::: Dataset entries

### config.mk
export PLATFORM = sky130hd
export DESIGN_NAME = satatrn_txmux
export DESIGN_NICKNAME = d
export VERILOG_FILES = /design/src/rtl/satatrn_txmux.sv
export SDC_FILE = /design/constraint.sdc
export NUM_CORES = 1
export LEC_CHECK = 0
export ABC_AREA = 1
export CELL_PAD_IN_SITES_DETAIL_PLACEMENT = 0
export CELL_PAD_IN_SITES_GLOBAL_PLACEMENT = 1
export CORE_UTILIZATION = 27
export DETAILED_ROUTE_END_ITERATION = 6
export PLACE_DENSITY = 0.79
export SYNTH_ARGS = -nofsm -noshare
export SYNTH_HDL_FRONTEND = slang
export SYNTH_SLANG_ARGS = --single-unit
### constraint.sdc
create_clock -name i_phy_clk -period 1.8 [get_ports i_phy_clk]
set_input_delay 0.18 -clock i_phy_clk [delete_from_list [all_inputs] [get_ports i_phy_clk]]
set_output_delay 0.18 -clock i_phy_clk [all_outputs]
set_load 0.05 [all_outputs]
### src/rtl/satatrn_txmux.sv
// SATA transport transmit arbiter: merges round-robin register-FIS channels and a
// gated DATA payload source (with generated headers and length splitting) onto one FIS stream.
module satatrn_txmux #(
    parameter int NCHAN           = 2,
    parameter int MAXDATA         = 2048,
    parameter bit OPT_LOWPOWER    = 1'b0,
    localparam int SRCW           = $clog2(NCHAN + 1)
) (
    input  logic                  i_phy_clk,
    input  logic                  i_phy_reset_n,
    input  logic [NCHAN-1:0]      i_reg_valid,
    output logic [NCHAN-1:0]      o_reg_ready,
    input  logic [32*NCHAN-1:0]   i_reg_data,
    input  logic [NCHAN-1:0]      i_reg_last,
    input  logic                  i_txgate,
    input  logic                  i_data_valid,
    output logic                  o_data_ready,
    input  logic [31:0]           i_data_data,
    input  logic                  i_data_last,
    output logic                  o_valid,
    input  logic                  i_ready,
    output logic [31:0]           o_data,
    output logic                  o_last,
    output logic [SRCW-1:0]       o_src
);

    localparam int CHW  = (NCHAN > 1) ? $clog2(NCHAN) : 1;
    localparam int CNTW = $clog2(MAXDATA);
    localparam logic [31:0] DATA_HDR = {8'h46, 24'h0};

    typedef enum logic [1:0] {IDLE, REG, DATA} state_t;

    state_t           state_reg;
    logic [CHW-1:0]   ptr_reg;
    logic [CHW-1:0]   ch_reg;
    logic [CNTW-1:0]  cnt_reg;
    logic             gate_meta_reg;
    logic             gate_s_reg;

    logic [31:0]      chan_data [NCHAN];
    logic             adv;
    logic             data_win;
    logic             any_valid;
    logic             found;
    logic [CHW-1:0]   grant;
    logic [CHW-1:0]   idx_c;
    logic [CHW-1:0]   ptr_next;
    logic             data_last_eff;

    for (genvar gi = 0; gi < NCHAN; gi++) begin : g_unpack
        assign chan_data[gi] = i_reg_data[32*gi +: 32];
    end

    assign adv           = !o_valid || i_ready;
    assign data_win      = gate_s_reg && i_data_valid;
    assign any_valid     = |i_reg_valid;
    assign data_last_eff = i_data_last || (cnt_reg == CNTW'(MAXDATA - 1));
    assign ptr_next      = (grant == CHW'(NCHAN - 1)) ? '0 : grant + 1'b1;

    // First valid channel at or after the pointer, wrapping modulo NCHAN.
    always_comb begin
        found = 1'b0;
        grant = '0;
        idx_c = '0;
        for (int i = 0; i < NCHAN; i++) begin
            idx_c = CHW'((int'(ptr_reg) + i) % NCHAN);
            if (!found && i_reg_valid[idx_c]) begin
                found = 1'b1;
                grant = idx_c;
            end
        end
    end

    always_comb begin
        o_reg_ready  = '0;
        o_data_ready = 1'b0;
        case (state_reg)
            IDLE: if (adv && !data_win && any_valid) o_reg_ready[grant] = 1'b1;
            REG:  o_reg_ready[ch_reg] = adv;
            DATA: o_data_ready = adv;
            default: ;
        endcase
    end

    always_ff @(posedge i_phy_clk or negedge i_phy_reset_n) begin
        if (!i_phy_reset_n) begin
            state_reg     <= IDLE;
            ptr_reg       <= '0;
            ch_reg        <= '0;
            cnt_reg       <= '0;
            gate_meta_reg <= 1'b0;
            gate_s_reg    <= 1'b0;
            o_valid       <= 1'b0;
            o_data        <= '0;
            o_last        <= 1'b0;
            o_src         <= '0;
        end else begin
            gate_meta_reg <= i_txgate;
            gate_s_reg    <= gate_meta_reg;
            if (adv) begin
                // Bubble by default; each branch below overrides when a word is loaded.
                o_valid <= 1'b0;
                if (OPT_LOWPOWER) begin
                    o_data <= '0;
                    o_last <= 1'b0;
                    o_src  <= '0;
                end
                case (state_reg)
                    IDLE: begin
                        if (data_win) begin
                            o_valid   <= 1'b1;
                            o_data    <= DATA_HDR;
                            o_last    <= 1'b0;
                            o_src     <= SRCW'(NCHAN);
                            cnt_reg   <= '0;
                            state_reg <= DATA;
                        end else if (any_valid) begin
                            o_valid <= 1'b1;
                            o_data  <= chan_data[grant];
                            o_last  <= i_reg_last[grant];
                            o_src   <= SRCW'(grant);
                            ptr_reg <= ptr_next;
                            if (!i_reg_last[grant]) begin
                                ch_reg    <= grant;
                                state_reg <= REG;
                            end
                        end
                    end
                    REG: begin
                        if (i_reg_valid[ch_reg]) begin
                            o_valid <= 1'b1;
                            o_data  <= chan_data[ch_reg];
                            o_last  <= i_reg_last[ch_reg];
                            o_src   <= SRCW'(ch_reg);
                            if (i_reg_last[ch_reg]) state_reg <= IDLE;
                        end
                    end
                    DATA: begin
                        if (i_data_valid) begin
                            o_valid <= 1'b1;
                            o_data  <= i_data_data;
                            o_last  <= data_last_eff;
                            o_src   <= SRCW'(NCHAN);
                            cnt_reg <= cnt_reg + 1'b1;
                            if (data_last_eff) state_reg <= IDLE;
                        end
                    end
                    default: state_reg <= IDLE;
                endcase
            end
        end
    end

endmodule
# --- Yosys cells after proc, flatten, opt, wreduce, memory -nomap -nowiden ---
# Index checks and enable logic that the tools add are counted.
classes:
  order_cmp: 8
  addsub: 3
  n_reduce_logical: 20
  bitwise_logic: 5
  muxes: 58
  eq_ne: 10
ops:
  columns: ["op", "count"]
  rows:
  - ["two-way mux 32 bit", 10]
  - ["one-hot mux 32 bit (3 select lines)", 1]
  - ["two-way mux 1 bit", 25]
  - ["two-way mux 2 bit", 12]
  - ["two-way mux 11 bit", 2]
  - ["one-hot mux 11 bit (2 select lines)", 1]
  - ["one-hot mux 2 bit (3 select lines)", 2]
  - ["adder 11 x 1 -> 11 bit, second input constant", 1]
  - ["== test 11 bit, second input constant", 1]
  - ["!= test 2 bit, second input constant", 5]
  - ["AND reduction 5 bit", 2]
  - ["< comparator 1 x 2 -> 1 bit, second input constant", 4]
  - ["AND reduction 4 bit", 2]
  - ["AND reduction 7 bit", 1]
  - ["logical AND 1 bit", 6]
  - ["!= test 3 bit, second input constant", 2]
  - ["one-hot mux 1 bit (3 select lines)", 2]
  - ["greater-or-equal comparator 2 bit, second input constant", 2]
  - ["inverter 1 -> 2 bit", 2]
  - ["one-hot mux 2 bit (2 select lines)", 1]
  - ["logical NOT 1 bit", 3]
  - ["nonzero test 3 bit", 1]
  - ["adder 1 bit, second input constant", 2]
  - ["AND 2 bit", 1]
  - ["9 further kinds", 13]
word_totals:
  register_bits: 53
  out_inout_bits: 39
  word_cells: 114
  inputBits: 106

# --- Logic depth before layout (Yosys ltp) ---
depth:
  ltp_word: 13
  ltp_mapped: 13
  mapped_depth_nobuf: 11

# --- Worst setup path after synthesis ---
# No wires, ideal clock.
synth_timing:
  path_kind: "register to output"
  startpoint: "reg state_reg[0]"
  endpoint: "out o_data_ready"
  stages_incl_launch_ff: 7
  required_time_ns: 1.620
  t_arrival_ns: 1.753
  slack_ns: -0.133
  path_buffers: 2
  path_cell_list: "dfrtp_1 -> inv_1 -> ha_1 -> buf_2 -> buf_2 -> inv_1 -> nor2_1"
synth_via:
  elab_chain_len: 2
synth_rtl:
  columns: ["item", "line_no", "source"]
  rows:
  - ["start, declared", "33", "state_t state_reg;"]
  - ["start signal, assigned", "87", "state_reg <= IDLE;"]
  - ["start signal, assigned", "116", "state_reg <= DATA;"]
  - ["start signal, assigned", "125", "state_reg <= REG;"]
  - ["== test 2 bit", "77", "case (state_reg)"]
  - ["two-way mux 1 bit", "77", null]
  - ["end, declared", "17", "output logic o_data_ready,"]
# No other way between the ends.

# --- Worst setup path in the final report ---
layout_timing:
  startpoint: "reg state_reg[1]"
  endpoint: "out o_reg_ready[0]"
layout_via:
  elab_chain_len: 2
  elab_cells_between_ends: 3
  classes_between: "eq/ne: 1; mux: 1; reduce/logical: 1"
layout_rtl:
  columns: ["item", "line_no", "source"]
  rows:
  - ["== test 2 x 1 -> 1 bit / logical NOT 2 bit (equally long branches)", "77", null]
  - ["one-hot mux 2 bit (2 select lines) (*)", "77", null]
  - ["end, declared", "12", "output logic [NCHAN-1:0] o_reg_ready,"]
# Every way passes the cells marked *; elsewhere a longest branch is shown, timed or not.

==> reports/results.txt <==
Largest fanout on the critical path: 2
Fillers: 1345
Max FFs per register: 32
Drt first-iter violations: 253
R2r setup slk: 0.10 ns
Combinational fraction of design power: 66.4%
Placed cell area: 5510 um2
Placer Congestion: 0.849
Int Power: 4.49 mW
Final wirelength: 12500 um
DR WL/cell: 13.7 um
Final Hold Violating Endpoints: 0
FF/Latch Area: 1330 um2
Asr flop ratio synth: 100%
Sequential Power Share: 21.0%
Die ar.: 14300 um2
Antenna violations before repair: 0
Ports: 145
Initial Util: 27.9%
Syn_nets: 685
Register area share after synthesis: 35.4%
Clock sinks: 53
CTS tree: built
Fraction of layout cells with a size suffix above 1: 10.3%
Critical Path RT: 1.62 ns
Outcome: complete, no violations
Synth-to-Final Area Change: 54.7%
Largest net degree at the start of global routing: 54
CP startpoint: state_reg[1]$_DFFE_PN0P_
Lkg Pwr: 2.79 nW
Worst-margin pin slew: 0.537 ns
Post-synth EDFFs: 0
Synth area leader: dfrtp_1
N_diodes: 0
Synth Warn #: 0
RR Startpoint: state_reg[1]$_DFFE_PN0P_
Worst-path cell chain: inv_2, ha_4, nand2_2, nor3_2, inv_1, nor2_2, inv_1, nand2_2, buf_12
Switching share of power: 49.8%
# nets final: 846
WP data arrival: 1.57 ns
WS Path Type: register to output pin
Root Driver: clkbuf_16
Most common cell after layout, fill and taps aside: nand2_1
Core area: 13400 um2
Fin Hold WS: 0.335 ns
Row count: 42
Ranking of synthesized cells by area: dfrtp_1, nand2_1, inv_1
Vias/cell: 4.55
Max-slew violation count: 0
Unrepaired setup endpoints after global routing: yes
Vias: 4149
CTS Buf Count: 5
Final period utilization: 97.2%
Last element of the critical path: o_reg_ready[0]
IO Port Bufs: 144
First-pass GRT wire length: 20100 um
Clock latency on the worst-skew pair: 0.29 ns
H-Tree Depth: 2
Flops & latches, synth: 53
Tmin final: 1.75 ns
Average cell area after synthesis: 6.52 um2
Clock power frac: 12.7%
Worst Skew: 0.00437 ns
Post-DP HPWL: 9380 um
Final setup fails: 0
Post-synthesis cell count: 574
Critical path's largest stage delay: 0.40 ns
Synth unique cells: 28
Max cap viols: 0
Maximum VDD drop: 860 uV
Most frequent cells in the layout: nand2_1, clkdlybuf4s50_1, inv_1
Total Power: 8.95 mW
Residual DRC: 0
Post-route design area: 5790 um2
Synth Cell Area: 3740 um2
Setup crit end kind: output pin
P_sw: 4.46 mW
Die Wd: 120 um
CP startpoint kind: register
Reg2Reg Depth: 8
HP Class: input pin to register
PwrDens: 1550 nW/um2
Yosys top cell area share: 35.4%
Total track usage: 17.5%
GRT overflow: 0
Slew margin rel.: 64.1%
Area occupied by multi-input gates: 2060 um2
Clk pin slew, worst setup/hold paths: 0.07 ns
Ys flop type: dfrtp_1
Routed Antenna Nets: 0
Longest Clk Path Bufs: 2
Crit-path slowest cell: dfrtp_1
Die Ht: 120 um
Fmax: 572 MHz
DRT Pass-1 Iters: 4
R2R Path End: o_data[26]$_DFFE_PN0P_
Vias in the first global route: 4185
[layer usage]
metal,GRT usage [%],share of wire [%],vias to the layer above,wire (um)
met5,0,0,-,0
met4,5.08,1.7,0,216
met3,3.80,7.1,19,885
met2,30.3,47,143,5860
met1,21.7,44,1863,5560
li1,-,-,2124,-
[power groups by stage]
stage	Clock [mW]	Combinational [mW]	Sequential, mW
3_3_place_gp	0	5.68	1.89
3_5_place_dp	0	5.73	1.89
6_report	1.13	5.94	1.88
4_1_cts	1.17	5.86	1.88
5_1_grt	1.21	6.47	1.93
2_1_floorplan	0	2.71	2.97
[worst min path at each step]
stage,depth (start not counted),slack [ns],start,to
2_1_floorplan,0,-0.12,i_phy_reset_n,ch_reg$_DFFE_PN0P_
4_1_cts,1,0.33,i_txgate,gate_meta_reg$_DFF_PN0_
5_1_grt,1,0.33,i_txgate,gate_meta_reg$_DFF_PN0_
6_report,1,0.33,i_txgate,gate_meta_reg$_DFF_PN0_
3_5_place_dp,2,0.20,i_phy_reset_n,cnt_reg[10]$_DFFE_PN0P_
3_3_place_gp,2,0.21,i_phy_reset_n,cnt_reg[10]$_DFFE_PN0P_
[repair_timing]
action | CTS | global route
buffers inserted | 1 | 3
resized for setup | 11 | 5
endpoints found under the setup margin | 28 | 45
gates cloned | 0 | 1
hold endpoints to repair | 53 | 0
hold buffers | 1 | 0
pin swaps | 1 | 1
[synth_stat cells, types with 2 or more instances]
| cell | n |
|---|---|
| a21oi_1 | 20 |
| a22oi_1 | 2 |
| buf_2 | 9 |
| buf_4 | 6 |
| buf_6 | 6 |
| clkbuf_1 | 2 |
| dfrtp_1 | 53 |
| ha_1 | 5 |
| inv_1 | 61 |
| inv_2 | 5 |
| nand2_1 | 262 |
| nand2_2 | 4 |
| nand2_4 | 2 |
| nand3_1 | 32 |
| nand3_2 | 2 |
| nand3b_1 | 17 |
| nand4_1 | 13 |
| nor2_1 | 18 |
| nor2_4 | 2 |
| nor3_1 | 3 |
| o211ai_1 | 3 |
| o21ai_0 | 32 |
| o21ai_1 | 10 |
[layout make-up]
cell class | count | share of cell area (%)
Timing Repair Buffer | 177 | 30.3
Multi-Input combinational cell | 431 | 35.5
Inverter | 67 | 4.43
Clock buffer | 6 | 2.40
Sequential cell | 53 | 22.9
Clock inverter | 2 | 0.648
Tap cell | 176 | 3.80
[worst max-delay path: cells and delay by family, from the launching register on]
kind / cells / cell delay [ns]
simple gates: 4 / 0.35
buf+inv: 4 / 0.37
fa+ha+maj: 1 / 0.15
flops: 1 / 0.40
[cell families (layout without fill, tap and decap cells)]
| logic type | after synthesis | after routing | synth area share (%) |
|---|---|---|---|
| and+or+nand+nor | 356 | 356 | 41.3 |
| AOI/OAI and AO/OA | 70 | 70 | 10.5 |
| buffers and inverters | 90 | 252 | 11.2 |
| adders and majority gates | 5 | 5 | 1.67 |
| DFF | 53 | 53 | 35.4 |
[through the flow]
step / util, % / TNS, ns / setup WS [ns] / instances
2_1_floorplan: - / 0 / 0.0196 / 574
6_report: 43.2 / 0 / 0.0503 / 912
3_5_place_dp: 41.1 / -0.325 / -0.0478 / 898
4_1_cts: 42.9 / 0 / 0.00613 / 908
3_3_place_gp: 41.1 / -0.468 / -0.0271 / 898
5_1_grt: 43.2 / -0.0309 / -0.0253 / 912
No activity file was read; power rests on OpenSTA's default activity.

::::::

» Exercise brief: Reproduce exactly, and with no other material, the lines between those holding "Total Power: 8.95 mW" and "[layout make-up]", inclusive.

» Result of the exercise:
Total Power: 8.95 mW
Residual DRC: 0
Post-route design area: 5790 um2
Synth Cell Area: 3740 um2
Setup crit end kind: output pin
P_sw: 4.46 mW
Die Wd: 120 um
CP startpoint kind: register
Reg2Reg Depth: 8
HP Class: input pin to register
PwrDens: 1550 nW/um2
Yosys top cell area share: 35.4%
Total track usage: 17.5%
GRT overflow: 0
Slew margin rel.: 64.1%
Area occupied by multi-input gates: 2060 um2
Clk pin slew, worst setup/hold paths: 0.07 ns
Ys flop type: dfrtp_1
Routed Antenna Nets: 0
Longest Clk Path Bufs: 2
Crit-path slowest cell: dfrtp_1
Die Ht: 120 um
Fmax: 572 MHz
DRT Pass-1 Iters: 4
R2R Path End: o_data[26]$_DFFE_PN0P_
Vias in the first global route: 4185
[layer usage]
metal,GRT usage [%],share of wire [%],vias to the layer above,wire (um)
met5,0,0,-,0
met4,5.08,1.7,0,216
met3,3.80,7.1,19,885
met2,30.3,47,143,5860
met1,21.7,44,1863,5560
li1,-,-,2124,-
[power groups by stage]
stage	Clock [mW]	Combinational [mW]	Sequential, mW
3_3_place_gp	0	5.68	1.89
3_5_place_dp	0	5.73	1.89
6_report	1.13	5.94	1.88
4_1_cts	1.17	5.86	1.88
5_1_grt	1.21	6.47	1.93
2_1_floorplan	0	2.71	2.97
[worst min path at each step]
stage,depth (start not counted),slack [ns],start,to
2_1_floorplan,0,-0.12,i_phy_reset_n,ch_reg$_DFFE_PN0P_
4_1_cts,1,0.33,i_txgate,gate_meta_reg$_DFF_PN0_
5_1_grt,1,0.33,i_txgate,gate_meta_reg$_DFF_PN0_
6_report,1,0.33,i_txgate,gate_meta_reg$_DFF_PN0_
3_5_place_dp,2,0.20,i_phy_reset_n,cnt_reg[10]$_DFFE_PN0P_
3_3_place_gp,2,0.21,i_phy_reset_n,cnt_reg[10]$_DFFE_PN0P_
[repair_timing]
action | CTS | global route
buffers inserted | 1 | 3
resized for setup | 11 | 5
endpoints found under the setup margin | 28 | 45
gates cloned | 0 | 1
hold endpoints to repair | 53 | 0
hold buffers | 1 | 0
pin swaps | 1 | 1
[synth_stat cells, types with 2 or more instances]
| cell | n |
|---|---|
| a21oi_1 | 20 |
| a22oi_1 | 2 |
| buf_2 | 9 |
| buf_4 | 6 |
| buf_6 | 6 |
| clkbuf_1 | 2 |
| dfrtp_1 | 53 |
| ha_1 | 5 |
| inv_1 | 61 |
| inv_2 | 5 |
| nand2_1 | 262 |
| nand2_2 | 4 |
| nand2_4 | 2 |
| nand3_1 | 32 |
| nand3_2 | 2 |
| nand3b_1 | 17 |
| nand4_1 | 13 |
| nor2_1 | 18 |
| nor2_4 | 2 |
| nor3_1 | 3 |
| o211ai_1 | 3 |
| o21ai_0 | 32 |
| o21ai_1 | 10 |
[layout make-up]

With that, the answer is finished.